I forget if -v /:/host includes submounts under /, could be minor corner cases if not, but likely handleable

gaunt glen Oct 31, 2022, 10:25 AM

#

late plank Yeah I like that this will let us do the work to bundle engine+buildkit into an ...

Oh, so we are moving the provisionner part to the SDKs ? Why not continue on the bundling PR and keep this logic on Dagger ? (not building the image, but just running it)

gaunt glen Oct 31, 2022, 11:33 AM

#

@ember grove, your questions regarding the CLI. I think the engine is going to be bundled as said above, for the next SDK releases

ember grove Oct 31, 2022, 11:37 AM

#

we don’t need to define local dirs ahead of time

Wait, what?

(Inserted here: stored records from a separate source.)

`config.mk`:
```
export PLATFORM = sky130hd
export DESIGN_NAME = keypad_top
export DESIGN_NICKNAME = d
export VERILOG_FILES = /design/src/source/timing_pkg.sv /design/src/source/keypad_pkg.sv /design/src/source/keypad_top.sv /design/src/source/keypad_debouncer.sv /design/src/source/key_decoder.sv /design/src/source/keypad_scanner.sv
export SDC_FILE = /design/constraint.sdc
export NUM_CORES = 1
export LEC_CHECK = 0
export BUFFER_PORTS_ARGS = -buffer_cell sky130_fd_sc_hd__clkbuf_2
export CORE_MARGIN = 4
export CORE_UTILIZATION = 39
export DETAILED_ROUTE_END_ITERATION = 8
export GPL_ROUTABILITY_DRIVEN = 0
export PLACE_DENSITY = 0.53
export SKIP_LAST_GASP = 1
export SYNTH_ARGS = -nofsm -noshare
export SYNTH_HDL_FRONTEND = slang
export SYNTH_HIERARCHICAL = 1
export SYNTH_SLANG_ARGS = --single-unit
```
`constraint.sdc`:
```
create_clock -name clk -period 7.7 [get_ports clk]
set_clock_uncertainty 0.2 [all_clocks]
set_input_delay 0.385 -clock clk [delete_from_list [all_inputs] [get_ports clk]]
set_output_delay 0.385 -clock clk [all_outputs]
set_load 0.05 [all_outputs]
```
`config.mk`:
```
export PLATFORM = sky130hd
export DESIGN_NAME = rot_entropy_top
export DESIGN_NICKNAME = d
export VERILOG_FILES = /design/src/design/rot_pkg.sv /design/src/design/edn_dist.sv /design/src/design/es_collector.sv /design/src/design/es_fifo.sv /design/src/design/rot_entropy_top.sv
export VERILOG_INCLUDE_DIRS = /design/src /design/src/design
export SDC_FILE = /design/constraint.sdc
export NUM_CORES = 1
export LEC_CHECK = 0
export ABC_AREA = 1
export BUFFER_PORTS_ARGS = -buffer_cell sky130_fd_sc_hd__buf_4
export CORE_MARGIN = 2
export CORE_UTILIZATION = 55
export CTS_CLUSTER_DIAMETER = 60
export CTS_CLUSTER_SIZE = 20
export DETAILED_ROUTE_END_ITERATION = 10
export PLACE_DENSITY = 0.78
export SYNTH_ARGS = -nofsm -noshare
export SYNTH_HDL_FRONTEND = slang
export SYNTH_SLANG_ARGS = --single-unit
```
`constraint.sdc`:
```
create_clock -name clk_i -period 3.6 [get_ports clk_i]
set_input_delay 0.18 -clock clk_i [delete_from_list [all_inputs] [get_ports clk_i]]
set_output_delay 0.18 -clock clk_i [all_outputs]
set_load 0.01 [all_outputs]
```
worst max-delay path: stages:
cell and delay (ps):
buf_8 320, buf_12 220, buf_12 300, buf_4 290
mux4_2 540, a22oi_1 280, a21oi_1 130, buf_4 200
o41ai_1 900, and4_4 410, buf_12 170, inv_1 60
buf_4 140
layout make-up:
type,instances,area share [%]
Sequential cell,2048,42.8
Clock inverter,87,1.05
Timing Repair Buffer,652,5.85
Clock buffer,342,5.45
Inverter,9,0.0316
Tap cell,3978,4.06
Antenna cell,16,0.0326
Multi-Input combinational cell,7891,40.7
==> config.mk <==
export PLATFORM = sky130hd
export DESIGN_NAME = l2_lookup
export DESIGN_NICKNAME = d
export VERILOG_FILES = /design/src/l2_pkg.sv /design/src/l2_lookup.sv
export SDC_FILE = /design/constraint.sdc
export NUM_CORES = 1
export LEC_CHECK = 0
export BUFFER_PORTS_ARGS = -buffer_cell sky130_fd_sc_hd__buf_4
export CAP_MARGIN = 20
export CORE_ASPECT_RATIO = 0.9
export CORE_UTILIZATION = 45
export DETAILED_ROUTE_END_ITERATION = 7
export PLACE_DENSITY = 0.92
export SYNTH_ARGS = -nofsm -noshare
export SYNTH_HDL_FRONTEND = slang
export SYNTH_SLANG_ARGS = --single-unit
==> constraint.sdc <==
create_clock -name vclk -period 3.1
set_input_delay 0.31 -clock vclk [all_inputs]
set_output_delay 0.31 -clock vclk [all_outputs]
set_load 0.05 [all_outputs]
==> src/l2_pkg.sv <==
package l2_pkg;

    // cache geometry
    localparam int tag_w    = 18;
    localparam int index_w  = 8;
    localparam int way_w    = 2;
    localparam int num_ways = 4;
    localparam int num_sets = 256;

    typedef logic [tag_w-1:0]   tag_t;
    typedef logic [index_w-1:0] index_t;
    typedef logic [way_w-1:0]   way_t;

    // 0 is most recently used, 3 least recently used
    typedef logic [way_w-1:0]   age_t;

    // request address, also the memory address
    typedef struct packed {
        tag_t   tag;
        index_t index;
    } cache_addr_t;

    typedef struct packed {
        tag_t tag;
        logic valid;
        logic dirty;
    } line_state_t;

    typedef line_state_t [num_ways-1:0] set_view_t;

    typedef age_t [num_ways-1:0] set_ages_t;

    typedef enum logic [1:0] {
        s_idle       = 2'b00,
        s_compare    = 2'b01,
        s_write_back = 2'b10,
        s_allocate   = 2'b11
    } ctrl_state_t;

    // way3 oldest after reset, so a fresh set fills from way 0
    localparam set_ages_t lru_reset_ages = {age_t'(3), age_t'(2), age_t'(1), age_t'(0)};

endpackage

I need to learn more about that!

#

I was doing work now on subprocess when I realized the CLI hasn't been released so I guess I'll skip it for now until this is decided.

#

My provisioner code is decoupled now btw, so I can swap easily.

broken mulch Oct 31, 2022, 2:59 PM

#

Doesn’t this completely break remote engines?

nova raft Oct 31, 2022, 4:11 PM

#

ember grove > we don’t need to define local dirs ahead of time Wait, what? I need to learn ...

here's the PR: https://github.com/dagger/dagger/pull/3560

broken mulch Oct 31, 2022, 4:15 PM

#

gaunt glen <@768585883120173076>, your questions regarding the CLI. I think the engine is g...

not decided

ember grove Oct 31, 2022, 4:15 PM

#

nova raft here's the PR: <https://github.com/dagger/dagger/pull/3560>

Oh I see 🙂 In v0.2 reading a directory from host (Client API) with a dynamic path is not possible. Not a problem writing dirs or files, or reading files, it's just reading directories that's the exception. And that was the reason, because we need to send the list of localdirs when initing buildkit.

cloud sun Oct 31, 2022, 5:36 PM

#

late plank Yeah I like that this will let us do the work to bundle engine+buildkit into an ...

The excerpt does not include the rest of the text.